* [Materials provided]:
##############################

`config.mk`:
```
export PLATFORM = sky130hd
export DESIGN_NAME = tcso_top
export DESIGN_NICKNAME = d
export VERILOG_FILES = /design/src/rtl/tcso_pkg.sv /design/src/rtl/tcso_csum.sv /design/src/rtl/tcso_hdr_mem.sv /design/src/rtl/tcso_top.sv
export SDC_FILE = /design/constraint.sdc
export NUM_CORES = 2
export LEC_CHECK = 0
export ABC_CLOCK_PERIOD_IN_PS = 13740
export BUFFER_PORTS_ARGS = -buffer_cell sky130_fd_sc_hd__buf_2
export CAP_MARGIN = 0
export CORE_UTILIZATION = 55
export DETAILED_ROUTE_END_ITERATION = 8
export PLACE_DENSITY = 0.83
export SYNTH_ARGS = -nofsm -noshare
export SYNTH_HDL_FRONTEND = slang
export SYNTH_SLANG_ARGS = --single-unit
```
`constraint.sdc`:
```
create_clock -name ref_clk -period 13.74 [get_ports ref_clk]
set_input_delay 1.374 -clock ref_clk [delete_from_list [all_inputs] [get_ports ref_clk]]
set_output_delay 1.374 -clock ref_clk [all_outputs]
set_load 0.02 [all_outputs]
```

##############################

* [Task]:
Reproduce each line above that contains "constraint".

* [Completed task]:
export SDC_FILE = /design/constraint.sdc
`constraint.sdc`:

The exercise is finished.